Yugoslav Second League
- Season: 1990–91
- Champions: NK Zagreb
- Promoted: Vardar OFK Belgrade Sutjeska Pelister

= 1990–91 Yugoslav Second League =

The 1990–91 Yugoslav Second League season was the 45th season of the Second Federal League (Druga savezna liga), the second level association football competition of SFR Yugoslavia, since its establishment in 1946.

==Teams==
A total of 19 teams contested the league, including fourteen sides from the 1989–90 season, one club relegated from the 1989–90 Yugoslav First League and four sides promoted from the Inter-Republic Leagues played in the 1989–90 season. The league was contested in a double round robin format, with each club playing every other club twice, for a total of 36 rounds.

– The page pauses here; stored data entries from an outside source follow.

==> src/rtl/l1_mem_arbiter.sv <==
// l1_mem_arbiter: serialises core0/core1 L1 fills and write-backs onto one
// shared main-memory port. Write-backs win over fills; otherwise the core not
// served last wins. A per-access cycle counter ends an access that memory
// never answers, and the requester gets an ack with err set.
//
// Handshakes:
//   core side:   reqN is held (with weN/addrN/wdataN) until ackN; ackN is a
//                single-cycle pulse; rdata/err are valid in that cycle only.
//                Inputs are sampled only in IDLE.
//   memory side: mem_valid stays high with mem_we/mem_addr/mem_wdata stable
//                until mem_ready is seen high at a clock edge (or the timeout
//                expires); mem_rdata is taken in the mem_ready cycle.
module l1_mem_arbiter #(
    parameter int ADDR_W  = 9,
    parameter int DATA_W  = 32,
    parameter int TIMEOUT = 16
) (
    input  logic              clk,
    input  logic              resetn,
    input  logic              req0,
    input  logic              we0,
    input  logic [ADDR_W-1:0] addr0,
    input  logic [DATA_W-1:0] wdata0,
    output logic              ack0,
    input  logic              req1,
    input  logic              we1,
    input  logic [ADDR_W-1:0] addr1,
    input  logic [DATA_W-1:0] wdata1,
    output logic              ack1,
    output logic [DATA_W-1:0] rdata,
    output logic              err,
    output logic              busy,
    output logic              mem_valid,
    output logic              mem_we,
    output logic [ADDR_W-1:0] mem_addr,
    output logic [DATA_W-1:0] mem_wdata,
    input  logic              mem_ready,
    input  logic [DATA_W-1:0] mem_rdata,
    output logic [1:0]        dbg_state
);

    localparam logic [1:0] S_IDLE   = 2'd0;
    localparam logic [1:0] S_ACCESS = 2'd1;
    localparam logic [1:0] S_DONE   = 2'd2;

    localparam int CNT_W = $clog2(TIMEOUT + 1);

    logic [1:0]        state;
    logic              owner;
    logic              lat_we;
    logic [ADDR_W-1:0] lat_addr;
    logic [DATA_W-1:0] lat_wdata;
    logic [DATA_W-1:0] rdata_q;
    logic              err_pending;
    logic              last_grant;
    logic [CNT_W-1:0]  cnt;
    logic              grant_any;
    logic              grant_sel;

    // Pick the winner among the current requests (only used in IDLE).
    always_comb begin
        grant_any = req0 | req1;
        grant_sel = 1'b0;
        if (req0 && req1) begin
            if (we0 != we1) begin
                grant_sel = we1;
            end else begin
                grant_sel = ~last_grant;
            end
        end else begin
            grant_sel = req1;
        end
    end

    // Sequencer: IDLE grants and latches, ACCESS waits on memory or the
    // timeout, DONE acks the owner and records it for the round-robin.
    always_ff @(posedge clk) begin
        if (!resetn) begin
            state       <= S_IDLE;
            owner       <= 1'b0;
            lat_we      <= 1'b0;
            lat_addr    <= '0;
            lat_wdata   <= '0;
            rdata_q     <= '0;
            err_pending <= 1'b0;
            last_grant  <= 1'b1;
            cnt         <= '0;
        end else begin
            case (state)
                S_IDLE: begin
                    if (grant_any) begin
                        owner     <= grant_sel;
                        lat_we    <= grant_sel ? we1 : we0;
                        lat_addr  <= grant_sel ? addr1 : addr0;
                        lat_wdata <= grant_sel ? wdata1 : wdata0;
                        cnt       <= '0;
                        state     <= S_ACCESS;
                    end
                end
                S_ACCESS: begin
                    cnt <= cnt + 1'b1;
                    if (mem_ready) begin
                        rdata_q     <= lat_we ? '0 : mem_rdata;
                        err_pending <= 1'b0;
                        state       <= S_DONE;
                    end else if (cnt == CNT_W'(TIMEOUT - 1)) begin
                        rdata_q     <= '0;
                        err_pending <= 1'b1;
                        state       <= S_DONE;
                    end
                end
                S_DONE: begin
                    last_grant <= owner;
                    cnt        <= '0;
                    state      <= S_IDLE;
                end
                default: begin
                    state <= S_IDLE;
                end
            endcase
        end
    end

    assign mem_valid = (state == S_ACCESS);
    assign mem_we    = lat_we;
    assign mem_addr  = lat_addr;
    assign mem_wdata = lat_wdata;
    assign ack0      = (state == S_DONE) && !owner;
    assign ack1      = (state == S_DONE) && owner;
    assign err       = (state == S_DONE) && err_pending;
    assign rdata     = rdata_q;
    assign busy      = (state != S_IDLE);
    assign dbg_state = state;

endmodule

Two points were awarded for a win, while in case of a draw - penalty kicks were taken and the winner of the shootout was awarded one point while the loser got nothing.

Vardar were relegated from the 1989–90 Yugoslav First League after finishing in the 18th place of the league table. The four clubs promoted to the second level were Bor, Mogren, Radnički Belgrade and NK Zagreb.

| Team | Location | Federal subject | Position in 1989–90 |
|---|---|---|---|
| OFK Belgrade | Belgrade | SR Serbia | 15th |
| Bor | Bor | SR Serbia | —N/a |
| Borac Čačak | Čačak | SR Serbia | 16th |
| Dinamo Vinkovci | Vinkovci | SR Croatia | 8th |
| GOŠK-Jug | Dubrovnik | SR Croatia | 10th |
| Iskra | Bugojno | SR Bosnia and Herzegovina | 13th |
| Kikinda | Kikinda | SR Serbia SAP Vojvodina | 7th |
| Leotar | Trebinje | SR Bosnia and Herzegovina | 11th |
| Mačva Šabac | Šabac | SR Serbia | 12th |
| Mogren | Budva | SR Montenegro | —N/a |
| Napredak Kruševac | Kruševac | SR Serbia | 14th |
| Pelister | Bitola | SR Macedonia | 9th |
| Prishtina | Pristina | SR Serbia SAP Kosovo | 4th |
| Radnički Belgrade | Belgrade | SR Serbia | —N/a |
| Sloboda Titovo Užice | Titovo Užice | SR Serbia | 6th |
| Sutjeska | Nikšić | SR Montenegro | 3rd |
| Šibenik | Šibenik | SR Croatia | 5th |
| Vardar | Skopje | SR Macedonia | —N/a |
| NK Zagreb | Zagreb | SR Croatia | —N/a |

==League table==
Two teams promoted. After the secession of Croatia, four clubs were selected by the Federation between different Republics.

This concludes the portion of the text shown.